The aim of the Abora IV expedition was to retrace possible trade contacts between the Black Sea and the Mediterranean. Herodotus mentioned in his Histories trading contacts between the Egyptians and the Caucasus on the eastern Black Sea coast; according to him, especially metals were imported into Egypt via this route. According to the expedition leader Dominique Görlitz's assumption, tin and amber were also exported from Central Europe to Egypt via the Balkans and finally the Black Sea to the Mediterranean. Varna in Bulgaria was chosen as the starting point of the expedition both because of the place's historic significance (Varna Necropolis) and for practical reasons; the expedition received strong support from the Varna Archaeological Museum.

The final construction took place from May to August 2019 in Beloslav near Varna. Due to the late delivery of the prefabricated reed bundles from Bolivia and due to extremely bad weather conditions in Bulgaria, the launch of the Abora was greatly delayed and the start of the expedition could only take place on August 16. The Abora IV sailed through the Black Sea to Istanbul in Turkey, then through the Bosporus (on tow, for safety reasons), through the Marmara Sea and into the Dardanelles (again on tow) to Çanakkale (a modern harbor near ancient Troy), then onward into the Aegean Sea. Here, the first station was the Greek island of Limnos, where the vessel managed to enter and to leave the prehistoric port of Poliochni without being supported by a tug boat. From there, it sailed on to Santorini, hereby managing to pass several straits between several Greek islands. During the expedition, Dominique Görlitz received the offer from the Turkish Ministry of Culture in Ankara to exhibit the reed boat in the Patara Archeology Park (near Antalya) as a permanent exhibit. Thereupon it was decided to sail from Santorini straight to Kaş (a modern harbour near Patara) at the Lycian coast. Here, the Abora IV arrived on 19 September; the entire distance from Varna to Kaş was covered in 34 days. As planned, the vessel is now on permanent display on the agora of the ancient city of Patara.

==Scientific assessment==
Like most experimental-archaeological projects, also the ABORA projects could only examine the technical feasibility of a proposed method. Whether these methods were indeed exploited in the past, can only be clarified by archaeological finds. The Abora expeditions specifically acclaimed to have reproduced an ancient navigation technology based on the use of leeboards. The expedition organizers consider their approach being corroborated by:
- ancient petroglyphes of vessels that show explicit details which can be interpreted as leeboards.
- ancient depictions of reed rafts in general: Even if no details of the steering technology are shown, the depictions prove as such that reed rafts were in widespread use, and this again suggests that those vessels were also navigable, able to conduct e.g. round trips, or harbour approaches. Larger reed rafts are too heavy to be moved by oars and thus depended on their sailing capabilities.
The expedition leader Dominique Görlitz presented various examples of such depictions (with and without leeboards) in his books and on the official project website.
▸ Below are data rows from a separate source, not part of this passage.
$ cat src/rtl/fuse_ctl_pkg.sv
package fuse_ctl_pkg;

    // register byte offsets
    localparam logic [7:0] OFS_CTRL   = 8'h00;
    localparam logic [7:0] OFS_SET    = 8'h04;
    localparam logic [7:0] OFS_CLR    = 8'h08;
    localparam logic [7:0] OFS_TIMING = 8'h10;
    localparam logic [7:0] OFS_RDCTL  = 8'h20;
    localparam logic [7:0] OFS_RDATA  = 8'h24;
    localparam logic [7:0] OFS_PDATA  = 8'h28;

    // field positions
    localparam int KEY_LSB   = 16;
    localparam int ERR_BIT   = 9;
    localparam int BUSY_BIT  = 8;
    localparam int TRD_LSB   = 16;
    localparam int TRX_LSB   = 12;

    localparam logic [15:0] UNLOCK_KEY = 16'h3E77;

    typedef enum logic [1:0] {
        PH_IDLE = 2'd0,
        PH_PRE  = 2'd1,
        PH_ACT  = 2'd2,
        PH_POST = 2'd3
    } phase_e;

endpackage

$ cat src/rtl/fuse_req_gate.sv
module fuse_req_gate (
    input  logic busy_i,
    input  logic key_ok_i,
    input  logic sense_req_i,
    input  logic prog_req_i,
    output logic start_sense_o,
    output logic start_prog_o,
    output logic err_set_o
);

    always_comb begin
        start_sense_o = sense_req_i && !busy_i;
        start_prog_o  = prog_req_i && !busy_i && key_ok_i;
        err_set_o     = ((sense_req_i || prog_req_i) && busy_i) ||
                        (prog_req_i && !key_ok_i);
    end

endmodule

$ cat src/rtl/fuse_phase_seq.sv
module fuse_phase_seq #(
    parameter int RELAX_W = 4,
    parameter int STB_W   = 12
) (
    input  logic               clk,
    input  logic               rst_n,
    input  logic               start_i,
    input  logic               prog_i,
    input  logic [RELAX_W-1:0] relax_i,
    input  logic [STB_W-1:0]   stb_i,
    output logic               busy_o,
    output logic               strobe_o,
    output logic               prog_en_o,
    output logic               capture_o,
    output logic               done_o
);
    import fuse_ctl_pkg::*;

    localparam int CNT_W = STB_W + 2;

    typedef struct packed {
        phase_e             phase;
        logic [CNT_W-1:0]   cnt;
        logic [CNT_W-1:0]   act_len;
        logic [RELAX_W-1:0] relax;
        logic               prog;
    } seq_s;

    seq_s seq_d, seq_q;

    logic [CNT_W-1:0] total_c;
    logic [CNT_W-1:0] two_relax_c;
    logic [CNT_W-1:0] width_c;

    always_comb begin
        total_c     = CNT_W'(stb_i) + CNT_W'(1);
        two_relax_c = (CNT_W'(relax_i) + CNT_W'(1)) << 1;
        width_c     = (total_c > two_relax_c) ? (total_c - two_relax_c) : CNT_W'(1);

        seq_d = seq_q;
        unique case (seq_q.phase)
            PH_IDLE: begin
                if (start_i) begin
                    seq_d.phase   = PH_PRE;
                    seq_d.cnt     = CNT_W'(relax_i);
                    seq_d.act_len = width_c;
                    seq_d.relax   = relax_i;
                    seq_d.prog    = prog_i;
                end
            end
            PH_PRE: begin
                if (seq_q.cnt == '0) begin
                    seq_d.phase = PH_ACT;
                    seq_d.cnt   = seq_q.act_len - CNT_W'(1);
                end else begin
                    seq_d.cnt = seq_q.cnt - CNT_W'(1);
                end
            end
            PH_ACT: begin
                if (seq_q.cnt == '0) begin
                    seq_d.phase = PH_POST;
                    seq_d.cnt   = CNT_W'(seq_q.relax);
                end else begin
                    seq_d.cnt = seq_q.cnt - CNT_W'(1);
                end
            end
            PH_POST: begin
                if (seq_q.cnt == '0) begin
                    seq_d.phase = PH_IDLE;
                    seq_d.prog  = 1'b0;
                end else begin
                    seq_d.cnt = seq_q.cnt - CNT_W'(1);
                end
            end
            default: seq_d.phase = PH_IDLE;
        endcase
    end

    always_ff @(posedge clk or negedge rst_n) begin
        if (!rst_n) seq_q <= '0;
        else        seq_q <= seq_d;
    end

    always_comb begin
        busy_o    = seq_q.phase != PH_IDLE;
        strobe_o  = seq_q.phase == PH_ACT;
        prog_en_o = seq_q.prog && (seq_q.phase != PH_IDLE);
        capture_o = (seq_q.phase == PH_ACT) && (seq_q.cnt == '0) && !seq_q.prog;
        done_o    = (seq_q.phase == PH_POST) && (seq_q.cnt == '0);
    end

    // a leading relax phase always precedes the strobe
    assert_lead_relax_R4: assert property (@(posedge clk) disable iff (!rst_n)
        $rose(busy_o) |-> !strobe_o);

    // a trailing relax phase always follows the strobe
    assert_tail_relax_R4: assert property (@(posedge clk) disable iff (!rst_n)
        $fell(strobe_o) |-> busy_o);

    // program enable does not toggle inside one operation
    assert_prog_en_steady_R6: assert property (@(posedge clk) disable iff (!rst_n)
        (busy_o && $past(busy_o)) |-> $stable(prog_en_o));

endmodule

$ cat src/rtl/otp_fuse_ctl.sv
module otp_fuse_ctl #(
    parameter int FADDR_W = 7,
    parameter int RELAX_W = 4,
    parameter int RSTB_W  = 6,
    parameter int PSTB_W  = 12,
    parameter int BUS_AW  = 8
) (
    input  logic               clk,
    input  logic               rst_n,
    input  logic               bus_wr,
    input  logic [BUS_AW-1:0]  bus_waddr,
    input  logic [31:0]        bus_wdata,
    input  logic               bus_rd,
    input  logic [BUS_AW-1:0]  bus_raddr,
    output logic [31:0]        bus_rdata,
    output logic [FADDR_W-1:0] fuse_addr,
    output logic               fuse_strobe,
    output logic               fuse_prog_en,
    output logic [31:0]        fuse_wdata,
    input  logic [31:0]        fuse_rdata
);
    import fuse_ctl_pkg::*;

    typedef struct packed {
        logic [15:0]        key;
        logic [FADDR_W-1:0] addr;
        logic               err;
        logic [RSTB_W-1:0]  trd;
        logic [RELAX_W-1:0] trx;
        logic [PSTB_W-1:0]  tpg;
        logic [31:0]        pdata;
        logic [31:0]        sdata;
        logic [31:0]        rdata;
    } regs_s;

    regs_s st_d, st_q;

    logic wr_ctrl, wr_set, wr_clr, wr_tim, sense_req, prog_req;
    logic start_sense, start_prog, err_set;
    logic busy, seq_capture, seq_done;
    logic [PSTB_W-1:0] seq_stb;
    logic [31:0] ctrl_view, tim_view, rd_mux;

    always_comb begin
        wr_ctrl   = bus_wr && (bus_waddr == BUS_AW'(OFS_CTRL));
        wr_set    = bus_wr && (bus_waddr == BUS_AW'(OFS_SET));
        wr_clr    = bus_wr && (bus_waddr == BUS_AW'(OFS_CLR));
        wr_tim    = bus_wr && (bus_waddr == BUS_AW'(OFS_TIMING));
        sense_req = bus_wr && (bus_waddr == BUS_AW'(OFS_RDCTL)) && bus_wdata[0];
        prog_req  = bus_wr && (bus_waddr == BUS_AW'(OFS_PDATA));
    end

    fuse_req_gate i_gate (
        .busy_i        (busy),
        .key_ok_i      (st_q.key == UNLOCK_KEY),
        .sense_req_i   (sense_req),
        .prog_req_i    (prog_req),
        .start_sense_o (start_sense),
        .start_prog_o  (start_prog),
        .err_set_o     (err_set)
    );

    assign seq_stb = start_prog ? st_q.tpg : PSTB_W'(st_q.trd);

    fuse_phase_seq #(
        .RELAX_W (RELAX_W),
        .STB_W   (PSTB_W)
    ) i_seq (
        .clk       (clk),
        .rst_n     (rst_n),
        .start_i   (start_sense || start_prog),
        .prog_i    (start_prog),
        .relax_i   (st_q.trx),
        .stb_i     (seq_stb),
        .busy_o    (busy),
        .strobe_o  (fuse_strobe),
        .prog_en_o (fuse_prog_en),
        .capture_o (seq_capture),
        .done_o    (seq_done)
    );

    always_comb begin
        ctrl_view                     = '0;
        ctrl_view[KEY_LSB +: 16]      = st_q.key;
        ctrl_view[ERR_BIT]            = st_q.err;
        ctrl_view[BUSY_BIT]           = busy;
        ctrl_view[FADDR_W-1:0]        = st_q.addr;

        tim_view                      = '0;
        tim_view[TRD_LSB +: RSTB_W]   = st_q.trd;
        tim_view[TRX_LSB +: RELAX_W]  = st_q.trx;
        tim_view[PSTB_W-1:0]          = st_q.tpg;

        case (bus_raddr)
            BUS_AW'(OFS_CTRL),
            BUS_AW'(OFS_SET),
            BUS_AW'(OFS_CLR):    rd_mux = ctrl_view;
            BUS_AW'(OFS_TIMING): rd_mux = tim_view;
            BUS_AW'(OFS_RDATA):  rd_mux = st_q.sdata;
            default:             rd_mux = '0;
        endcase
    end

    always_comb begin
        st_d = st_q;
        if (!busy) begin
            if (wr_ctrl) begin
                st_d.key  = bus_wdata[KEY_LSB +: 16];
                st_d.addr = bus_wdata[FADDR_W-1:0];
            end
            if (wr_set) begin
                st_d.key  = st_q.key  | bus_wdata[KEY_LSB +: 16];
                st_d.addr = st_q.addr | bus_wdata[FADDR_W-1:0];
            end
            if (wr_clr) begin
                st_d.key  = st_q.key  & ~bus_wdata[KEY_LSB +: 16];
                st_d.addr = st_q.addr & ~bus_wdata[FADDR_W-1:0];
            end
            if (wr_tim) begin
                st_d.trd = bus_wdata[TRD_LSB +: RSTB_W];
                st_d.trx = bus_wdata[TRX_LSB +: RELAX_W];
                st_d.tpg = bus_wdata[PSTB_W-1:0];
            end
        end
        if (wr_clr && bus_wdata[ERR_BIT]) st_d.err = 1'b0;
        if (err_set)                      st_d.err = 1'b1;
        if (start_prog)                   st_d.pdata = bus_wdata;
        if (seq_capture)                  st_d.sdata = fuse_rdata;
        if (seq_done)                     st_d.key = '0;
        if (bus_rd)                       st_d.rdata = rd_mux;
    end

    always_ff @(posedge clk or negedge rst_n) begin
        if (!rst_n) st_q <= '0;
        else        st_q <= st_d;
    end

    assign bus_rdata  = st_q.rdata;
    assign fuse_addr  = st_q.addr;
    assign fuse_wdata = st_q.pdata;

    assert_prog_starts_R6: assert property (@(posedge clk) disable iff (!rst_n)
        (prog_req && !busy && st_q.key == UNLOCK_KEY) |=> (busy && fuse_prog_en));

    assert_locked_no_prog_R7: assert property (@(posedge clk) disable iff (!rst_n)
        (prog_req && !busy && st_q.key != UNLOCK_KEY) |=> (!busy && st_q.err));

    assert_busy_req_err_R8: assert property (@(posedge clk) disable iff (!rst_n)
        ((sense_req || prog_req) && busy) |=> st_q.err);

    assert_err_clear_R9: assert property (@(posedge clk) disable iff (!rst_n)
        (wr_clr && bus_wdata[ERR_BIT]) |=> !st_q.err);

    assert_key_wipe_R10: assert property (@(posedge clk) disable iff (!rst_n)
        $fell(busy) |-> (st_q.key == '0));

    assert_fields_hold_R12: assert property (@(posedge clk) disable iff (!rst_n)
        (busy && $past(busy)) |-> ($stable(st_q.addr) && $stable(st_q.tpg) && $stable(st_q.pdata)));

endmodule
Ethnological evidence for the use of large navigable rafts exists only from South America, where such rafts were in use also after the Spanish conquest. These rafts used so-called centerboards or guaras; they could be navigated even without a rudder. Also Thor Heyerdahl conducted already some experiments using those guaras. Therefore, Heyerdahl followed the ABORA expeditions with great interest until his death in 2002.

Positive appraisals of the ABORA projects came also from various other scientists, for instance Havva Iskan (Akdeniz University, Turkey, lead archaeologist at Patara, where the ABORA IV is now on permanent display).

In 2007, during the ABORA III expedition, a critical article appeared in the German popular-scientific journal Spektrum der Wissenschaft. It quotes a German Egyptologist who doubts Görlitz' interpretation of details of boat depictions as leeboards, as well as his assumptions with regard to the age of those depictions, but does not offer an alternative explanation. Specifically with regard to the Abora III expedition (attempt of a West-East Atlantic crossing), doubts are also expressed about alleged evidences for tobacco or cocaine use in ancient Egypt.